Fitting perfectly into the aim and vision of manipulate festival at the Traverse is Torn, a beautiful and intimate piece exploring loss and memory, brought to the stage by Faux Theatre Company.
Faux Theatre Company are an Edinburgh based company, focusing their work on puppetry and visual theatre, inspired by human connection. ‘Torn’ is the company’s artistic director’s first work for adult audiences. Created and performed by Franciscan Morton, and accompanied by foley artist Barney Strachan, it is clear where the piece’s influence lies – Morton’s love of visual narrative, and her experience as a hospital Play Specialist and as a Cognitive Behavioural Therapy psychotherapist. The piece comes off the back of a very successful run of a children’s production ‘Celeste’s Circus’, and after a three year development process, Morton has now toured ‘Torn’ nationally and internationally.
It is very striking. The whole piece is set in a lonely, monochrome flat, covered in piles of crumpled, torn and scrunched up pieces of paper. The lighting is harsh, but three-dimensional, drawing the eye into the scene and the woman’s world. This immersive nature is added to by Strachan, creating live sound-effects on stage. It is fascinating and entertaining to see the soundscape being created while we watch the events unfold on stage. Somehow, seeing this happen made the piece more personal to the viewer, and rather than a distraction, making the experience more enriching.
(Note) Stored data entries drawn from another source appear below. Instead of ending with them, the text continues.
$ cat config.mk
export PLATFORM = sky130hd
export DESIGN_NAME = mux_scan_ctrl_flat
export DESIGN_NICKNAME = d
export VERILOG_FILES = /design/src/rtl/mux_scan_ctrl_if.sv /design/src/rtl/mux_scan_ctrl.sv /design/src/flat_wrapper.sv
export SDC_FILE = /design/constraint.sdc
export NUM_CORES = 1
export LEC_CHECK = 0
export CAP_MARGIN = 20
export CORE_MARGIN = 1.5
export CORE_UTILIZATION = 45
export DETAILED_ROUTE_END_ITERATION = 6
export PLACE_DENSITY = 0.79
export RECOVER_POWER = 50
export SKIP_CTS_REPAIR_TIMING = 1
export SYNTH_ARGS = -nofsm -noshare
export SYNTH_HDL_FRONTEND = slang
export SYNTH_SLANG_ARGS = --single-unit
$ cat constraint.sdc
create_clock -name clk -period 3.2 [get_ports clk]
set_input_delay 0.64 -clock clk [delete_from_list [all_inputs] [get_ports clk]]
set_output_delay 0.64 -clock clk [all_outputs]
set_load 0.005 [all_outputs]
$ cat src/rtl/mux_scan_ctrl_if.sv
// -----------------------------------------------------------------------------
// mux_scan_ctrl_if
// Groups the scan handshake and the 8-to-1 mux connections of mux_scan_ctrl.
//
// Signals:
//   start  : scan request (sampled only while the controller is idle)
//   abort  : terminates an active scan
//   y      : Y output of the external 8-to-1 mux being scanned
//   sel    : mux select, sel[2]=S2, sel[1]=S1, sel[0]=S0
//   g_n    : active-low mux enable (G_n)
//   busy   : controller not idle
//   done   : one-cycle pulse after a complete scan
//   data   : captured channels, data[i] = D(i)
//   parity : XOR of the captured channels (only with MUX_SCAN_PARITY_EN)
//
// Modports:
//   master : the side that requests scans and owns the mux (drives start/abort/y)
//   slave  : the controller itself
//
// Build option: define MUX_SCAN_PARITY_EN to add the parity signal.
// -----------------------------------------------------------------------------
interface mux_scan_ctrl_if;
  logic       start;
  logic       abort;
  logic       y;
  logic [2:0] sel;
  logic       g_n;
  logic       busy;
  logic       done;
  logic [7:0] data;
`ifdef MUX_SCAN_PARITY_EN
  logic       parity;

  modport master (
    output start, abort, y,
    input  sel, g_n, busy, done, data, parity
  );

  modport slave (
    input  start, abort, y,
    output sel, g_n, busy, done, data, parity
  );
`else
  modport master (
    output start, abort, y,
    input  sel, g_n, busy, done, data
  );

  modport slave (
    input  start, abort, y,
    output sel, g_n, busy, done, data
  );
`endif
endinterface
All this ties perfectly into the theme of ‘Torn’. The piece follows the evening of one, un-named woman, and her experience of coping with the loss of someone significant in her life. We are initially unsure of the relationship this person of the past had with the woman, but slowly we find out more and more of the time they spent together, and the importance of that relationship to her. By using visual symbolism and sound, most notably a pair of jeans and the soundscape of the seaside, Morton builds up a deep and believable narrative within the room of the flat.
Perhaps what is most distinct about ‘Torn’ is how an audience member can interpret the story to be personal to them. Everyone has dealt with loss and grief, and Morton and Faux Theatre beautifully construct not just a performance piece, but also an experience. Personal events and feelings are conjured up alongside Morton’s portrayal, meaning that we ‘feel’ along with her. By exploring memory on stage for us, ‘Torn’ forces us to recall our own past and losses, creating not just a watchable piece, but also something cathartic and therapeutic. Morton and the team must be applauded for the dexterity with which they pull this off. Rather than pretentious and heavy-handed, the exploration of human emotion through ‘Torn’ is sensitive, real, and evocative.
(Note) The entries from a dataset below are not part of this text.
$ cat config.mk
export PLATFORM = sky130hd
export DESIGN_NAME = counter_b4_monitor
export DESIGN_NICKNAME = d
export VERILOG_FILES = /design/src/rtl/counter_b4_pkg.sv /design/src/rtl/counter_b4_model.sv /design/src/rtl/counter_b4_monitor.sv
export SDC_FILE = /design/constraint.sdc
export NUM_CORES = 1
export LEC_CHECK = 0
export CAP_MARGIN = 20
export CORE_MARGIN = 3
export CORE_UTILIZATION = 45
export CTS_CLUSTER_DIAMETER = 50
export DETAILED_ROUTE_END_ITERATION = 6
export MAX_ROUTING_LAYER = met4
export PLACE_DENSITY = 0.74
export SYNTH_ARGS = -nofsm -noshare
export SYNTH_HDL_FRONTEND = slang
export SYNTH_SLANG_ARGS = --single-unit
$ cat constraint.sdc
create_clock -name b4_clk -period 1.9 [get_ports b4_clk]
set_input_delay 0.57 -clock b4_clk [delete_from_list [all_inputs] [get_ports b4_clk]]
set_output_delay 0.57 -clock b4_clk [all_outputs]
set_load 0.03 [all_outputs]
$ cat src/rtl/counter_b4_pkg.sv
// Shared definitions for the 4-bit mode counter and its receiving-end monitor.
package counter_b4_pkg;

  localparam logic [1:0] MODE_UP  = 2'b00;
  localparam logic [1:0] MODE_DN  = 2'b01;
  localparam logic [1:0] MODE_UP3 = 2'b10;
  localparam logic [1:0] MODE_LD  = 2'b11;

  typedef enum logic [1:0] {
    UNSYNC = 2'd0,
    TRACK  = 2'd1,
    FAULT  = 2'd2
  } mon_state_e;

  // Bit positions inside mon_err_code.
  localparam int ERR_Q    = 0;
  localparam int ERR_RCO  = 1;
  localparam int ERR_LOAD = 2;

endpackage

$ cat src/rtl/counter_b4_model.sv
// Combinational next-state predictor of the 4-bit mode counter (reset > enable > mode).
module counter_b4_model
  import counter_b4_pkg::*;
(
  input  logic       rst,
  input  logic       en,
  input  logic [1:0] mode,
  input  logic [3:0] d,
  input  logic [3:0] q,
  output logic [3:0] q_nxt,
  output logic       rco_nxt,
  output logic       load_nxt
);

  always_comb begin
    q_nxt    = q;
    rco_nxt  = 1'b0;
    load_nxt = 1'b0;
    if (rst) begin
      q_nxt = 4'd0;
    end else if (en) begin
      case (mode)
        MODE_UP: begin
          q_nxt   = q + 4'd1;
          rco_nxt = (q == 4'hF);
        end
        MODE_DN: begin
          q_nxt   = q - 4'd1;
          rco_nxt = (q == 4'h0);
        end
        MODE_UP3: begin
          q_nxt   = q + 4'd3;
          rco_nxt = (q >= 4'hD);
        end
        default: begin
          q_nxt    = d;
          load_nxt = 1'b1;
        end
      endcase
    end
  end

endmodule

$ cat src/rtl/counter_b4_monitor.sv
// Passive checker beside the 4-bit mode counter: predicts Q/rco/load one edge ahead,
// compares against the counter's outputs, and counts mismatches and rco pulses.
module counter_b4_monitor
  import counter_b4_pkg::*;
#(
  parameter int ERR_W  = 8,
  parameter int WRAP_W = 8
) (
  input  logic              b4_clk,
  input  logic              b4_reset_mon,
  input  logic              b4_reset,
  input  logic              b4_enable,
  input  logic [1:0]        b4_mode,
  input  logic [3:0]        b4_D,
  input  logic [3:0]        b4_Q,
  input  logic              b4_rco,
  input  logic              b4_load,
  output logic              mon_synced,
  output logic              mon_error,
  output logic [2:0]        mon_err_code,
  output logic [ERR_W-1:0]  mon_err_count,
  output logic [WRAP_W-1:0] mon_wrap_count,
  output logic [3:0]        mon_expected_q
);

  mon_state_e        state_q, state_d;
  logic [3:0]        exp_cnt_q, exp_cnt_d;
  logic              exp_rco_q, exp_rco_d;
  logic              exp_load_q, exp_load_d;
  logic              synced_q, synced_d;
  logic              error_q, error_d;
  logic [2:0]        err_code_q, err_code_d;
  logic [ERR_W-1:0]  err_count_q, err_count_d;
  logic [WRAP_W-1:0] wrap_count_q, wrap_count_d;

  logic [3:0] mdl_q;
  logic       mdl_rco;
  logic       mdl_load;
  logic [2:0] mis;
  logic       seed;
  logic       take;

  counter_b4_model u_model (
    .rst      (b4_reset),
    .en       (b4_enable),
    .mode     (b4_mode),
    .d        (b4_D),
    .q        (b4_Q),
    .q_nxt    (mdl_q),
    .rco_nxt  (mdl_rco),
    .load_nxt (mdl_load)
  );

  always_comb begin
    mis           = 3'b000;
    mis[ERR_Q]    = (b4_Q != exp_cnt_q);
    mis[ERR_RCO]  = (b4_rco != exp_rco_q);
    mis[ERR_LOAD] = (b4_load != exp_load_q);
    seed          = b4_reset | (b4_enable & (b4_mode == MODE_LD));

    take         = 1'b0;
    state_d      = state_q;
    exp_cnt_d    = exp_cnt_q;
    exp_rco_d    = exp_rco_q;
    exp_load_d   = exp_load_q;
    error_d      = error_q;
    err_code_d   = err_code_q;
    err_count_d  = err_count_q;
    wrap_count_d = wrap_count_q + {{(WRAP_W-1){1'b0}}, b4_rco};

    case (state_q)
      UNSYNC: begin
        // Only a reset or a load makes the counter value knowable.
        if (seed) begin
          state_d = TRACK;
          take    = 1'b1;
        end
      end
      TRACK: begin
        take = 1'b1;
        if (|mis) begin
          state_d    = FAULT;
          error_d    = 1'b1;
          err_code_d = mis;
          if (~&err_count_q) begin
            err_count_d = err_count_q + {{(ERR_W-1){1'b0}}, 1'b1};
          end
        end
      end
      FAULT: begin
        state_d = TRACK;
        take    = 1'b1;
      end
      default: state_d = UNSYNC;
    endcase

    if (take) begin
      exp_cnt_d  = mdl_q;
      exp_rco_d  = mdl_rco;
      exp_load_d = mdl_load;
    end
    synced_d = (state_d != UNSYNC);
  end

  always_ff @(posedge b4_clk or posedge b4_reset_mon) begin
    if (b4_reset_mon) begin
      state_q      <= UNSYNC;
      exp_cnt_q    <= 4'd0;
      exp_rco_q    <= 1'b0;
      exp_load_q   <= 1'b0;
      synced_q     <= 1'b0;
      error_q      <= 1'b0;
      err_code_q   <= 3'b000;
      err_count_q  <= '0;
      wrap_count_q <= '0;
    end else begin
      state_q      <= state_d;
      exp_cnt_q    <= exp_cnt_d;
      exp_rco_q    <= exp_rco_d;
      exp_load_q   <= exp_load_d;
      synced_q     <= synced_d;
      error_q      <= error_d;
      err_code_q   <= err_code_d;
      err_count_q  <= err_count_d;
      wrap_count_q <= wrap_count_d;
    end
  end

  assign mon_synced     = synced_q;
  assign mon_error      = error_q;
  assign mon_err_code   = err_code_q;
  assign mon_err_count  = err_count_q;
  assign mon_wrap_count = wrap_count_q;
  assign mon_expected_q = exp_cnt_q;

endmodule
However, the complexity of both the piece and its methods do not go unnoticed. There are times throughout the performance where the execution is not as slick as it should be. While this occasional disjointedness does not fundamentally take away from the performance, it does sometimes leave one feeling distracted for a moment by a missed sound effect or a slip out of character. The loneliness of the woman also leaves us longing for a more developed relationship between her and the foley artist. As we become more emotionally invested into the character, and the novelty of the presence of Strachan wears off, we begin to wish for a human connection between the two, which never occurs. Obviously, the point of the foley artist is to add to the piece, rather than as a character in the performance. Strachan is incredibly talented and his work is effective and humorous. That being said, his understated presence leaves us wanting more from his performance, and wondering whether his work adds to the overall theme and message of the piece.
Overall, ‘Torn’ is a beautiful and striking piece, its intimacy and intensity forcing us to examine the less positive side of human emotion. A lot of thought has been put into it by the whole team, from the simple but effective lighting design and striking set design, to the sensitive, humorous and skillful performances. If you have the chance to see ‘Torn’, or other works by Faux Theatre Company, I highly recommend it, for their gripping and compelling work.